Make an exact copy of every entry, from the first line to the last.

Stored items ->

Segment Open

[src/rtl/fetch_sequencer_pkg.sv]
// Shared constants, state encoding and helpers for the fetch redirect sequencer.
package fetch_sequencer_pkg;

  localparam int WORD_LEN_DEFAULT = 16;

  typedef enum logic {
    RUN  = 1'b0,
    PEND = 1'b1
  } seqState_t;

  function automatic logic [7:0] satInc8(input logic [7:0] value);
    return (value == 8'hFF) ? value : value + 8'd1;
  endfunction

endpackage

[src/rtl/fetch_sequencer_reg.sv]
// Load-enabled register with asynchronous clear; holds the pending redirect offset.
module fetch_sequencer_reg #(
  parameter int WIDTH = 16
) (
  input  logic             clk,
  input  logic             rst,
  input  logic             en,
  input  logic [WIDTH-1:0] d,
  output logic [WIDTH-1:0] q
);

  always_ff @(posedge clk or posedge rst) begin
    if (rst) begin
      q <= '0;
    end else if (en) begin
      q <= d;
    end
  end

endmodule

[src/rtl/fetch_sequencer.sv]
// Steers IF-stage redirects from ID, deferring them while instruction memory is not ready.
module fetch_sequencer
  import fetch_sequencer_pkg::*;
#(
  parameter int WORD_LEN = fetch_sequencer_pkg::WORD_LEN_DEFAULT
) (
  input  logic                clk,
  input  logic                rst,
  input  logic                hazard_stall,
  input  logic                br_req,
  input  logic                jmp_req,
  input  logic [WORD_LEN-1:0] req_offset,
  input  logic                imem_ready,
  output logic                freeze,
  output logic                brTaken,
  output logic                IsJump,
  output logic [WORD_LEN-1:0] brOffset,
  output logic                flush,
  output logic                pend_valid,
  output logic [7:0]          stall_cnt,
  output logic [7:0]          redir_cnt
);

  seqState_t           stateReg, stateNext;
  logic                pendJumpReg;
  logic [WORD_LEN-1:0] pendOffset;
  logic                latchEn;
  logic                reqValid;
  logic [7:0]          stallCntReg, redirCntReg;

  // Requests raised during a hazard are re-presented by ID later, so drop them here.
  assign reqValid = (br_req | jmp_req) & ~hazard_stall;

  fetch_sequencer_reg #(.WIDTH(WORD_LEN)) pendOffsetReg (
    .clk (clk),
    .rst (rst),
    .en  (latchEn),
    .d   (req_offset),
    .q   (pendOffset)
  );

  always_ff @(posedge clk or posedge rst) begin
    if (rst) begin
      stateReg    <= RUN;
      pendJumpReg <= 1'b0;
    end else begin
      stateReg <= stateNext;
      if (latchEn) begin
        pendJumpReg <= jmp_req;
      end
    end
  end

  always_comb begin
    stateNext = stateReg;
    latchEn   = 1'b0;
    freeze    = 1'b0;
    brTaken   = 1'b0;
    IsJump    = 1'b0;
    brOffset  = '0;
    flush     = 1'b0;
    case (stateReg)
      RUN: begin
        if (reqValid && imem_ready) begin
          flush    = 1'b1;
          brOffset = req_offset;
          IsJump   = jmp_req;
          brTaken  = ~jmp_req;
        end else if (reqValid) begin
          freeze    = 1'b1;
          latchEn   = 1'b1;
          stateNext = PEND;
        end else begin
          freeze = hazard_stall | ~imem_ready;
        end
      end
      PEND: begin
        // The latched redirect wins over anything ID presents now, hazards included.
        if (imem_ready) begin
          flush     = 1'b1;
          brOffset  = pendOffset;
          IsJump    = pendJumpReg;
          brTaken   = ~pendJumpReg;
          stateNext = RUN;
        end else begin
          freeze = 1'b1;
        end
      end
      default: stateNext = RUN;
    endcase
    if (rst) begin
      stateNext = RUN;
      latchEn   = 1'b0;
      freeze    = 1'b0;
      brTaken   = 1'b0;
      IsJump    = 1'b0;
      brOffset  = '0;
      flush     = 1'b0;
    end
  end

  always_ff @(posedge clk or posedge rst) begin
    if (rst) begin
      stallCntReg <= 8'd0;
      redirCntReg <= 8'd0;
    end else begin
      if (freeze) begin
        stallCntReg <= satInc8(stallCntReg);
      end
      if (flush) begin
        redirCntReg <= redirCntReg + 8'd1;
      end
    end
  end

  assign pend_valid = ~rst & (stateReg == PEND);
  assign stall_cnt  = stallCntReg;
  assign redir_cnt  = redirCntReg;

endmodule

Segment Closed

COMPLETED TASK ->
[src/rtl/fetch_sequencer_pkg.sv]
// Shared constants, state encoding and helpers for the fetch redirect sequencer.
package fetch_sequencer_pkg;

  localparam int WORD_LEN_DEFAULT = 16;

  typedef enum logic {
    RUN  = 1'b0,
    PEND = 1'b1
  } seqState_t;

  function automatic logic [7:0] satInc8(input logic [7:0] value);
    return (value == 8'hFF) ? value : value + 8'd1;
  endfunction

endpackage

[src/rtl/fetch_sequencer_reg.sv]
// Load-enabled register with asynchronous clear; holds the pending redirect offset.
module fetch_sequencer_reg #(
  parameter int WIDTH = 16
) (
  input  logic             clk,
  input  logic             rst,
  input  logic             en,
  input  logic [WIDTH-1:0] d,
  output logic [WIDTH-1:0] q
);

  always_ff @(posedge clk or posedge rst) begin
    if (rst) begin
      q <= '0;
    end else if (en) begin
      q <= d;
    end
  end

endmodule

[src/rtl/fetch_sequencer.sv]
// Steers IF-stage redirects from ID, deferring them while instruction memory is not ready.
module fetch_sequencer
  import fetch_sequencer_pkg::*;
#(
  parameter int WORD_LEN = fetch_sequencer_pkg::WORD_LEN_DEFAULT
) (
  input  logic                clk,
  input  logic                rst,
  input  logic                hazard_stall,
  input  logic                br_req,
  input  logic                jmp_req,
  input  logic [WORD_LEN-1:0] req_offset,
  input  logic                imem_ready,
  output logic                freeze,
  output logic                brTaken,
  output logic                IsJump,
  output logic [WORD_LEN-1:0] brOffset,
  output logic                flush,
  output logic                pend_valid,
  output logic [7:0]          stall_cnt,
  output logic [7:0]          redir_cnt
);

  seqState_t           stateReg, stateNext;
  logic                pendJumpReg;
  logic [WORD_LEN-1:0] pendOffset;
  logic                latchEn;
  logic                reqValid;
  logic [7:0]          stallCntReg, redirCntReg;

  // Requests raised during a hazard are re-presented by ID later, so drop them here.
  assign reqValid = (br_req | jmp_req) & ~hazard_stall;

  fetch_sequencer_reg #(.WIDTH(WORD_LEN)) pendOffsetReg (
    .clk (clk),
    .rst (rst),
    .en  (latchEn),
    .d   (req_offset),
    .q   (pendOffset)
  );

  always_ff @(posedge clk or posedge rst) begin
    if (rst) begin
      stateReg    <= RUN;
      pendJumpReg <= 1'b0;
    end else begin
      stateReg <= stateNext;
      if (latchEn) begin
        pendJumpReg <= jmp_req;
      end
    end
  end

  always_comb begin
    stateNext = stateReg;
    latchEn   = 1'b0;
    freeze    = 1'b0;
    brTaken   = 1'b0;
    IsJump    = 1'b0;
    brOffset  = '0;
    flush     = 1'b0;
    case (stateReg)
      RUN: begin
        if (reqValid && imem_ready) begin
          flush    = 1'b1;
          brOffset = req_offset;
          IsJump   = jmp_req;
          brTaken  = ~jmp_req;
        end else if (reqValid) begin
          freeze    = 1'b1;
          latchEn   = 1'b1;
          stateNext = PEND;
        end else begin
          freeze = hazard_stall | ~imem_ready;
        end
      end
      PEND: begin
        // The latched redirect wins over anything ID presents now, hazards included.
        if (imem_ready) begin
          flush     = 1'b1;
          brOffset  = pendOffset;
          IsJump    = pendJumpReg;
          brTaken   = ~pendJumpReg;
          stateNext = RUN;
        end else begin
          freeze = 1'b1;
        end
      end
      default: stateNext = RUN;
    endcase
    if (rst) begin
      stateNext = RUN;
      latchEn   = 1'b0;
      freeze    = 1'b0;
      brTaken   = 1'b0;
      IsJump    = 1'b0;
      brOffset  = '0;
      flush     = 1'b0;
    end
  end

  always_ff @(posedge clk or posedge rst) begin
    if (rst) begin
      stallCntReg <= 8'd0;
      redirCntReg <= 8'd0;
    end else begin
      if (freeze) begin
        stallCntReg <= satInc8(stallCntReg);
      end
      if (flush) begin
        redirCntReg <= redirCntReg + 8'd1;
      end
    end
  end

  assign pend_valid = ~rst & (stateReg == PEND);
  assign stall_cnt  = stallCntReg;
  assign redir_cnt  = redirCntReg;

endmodule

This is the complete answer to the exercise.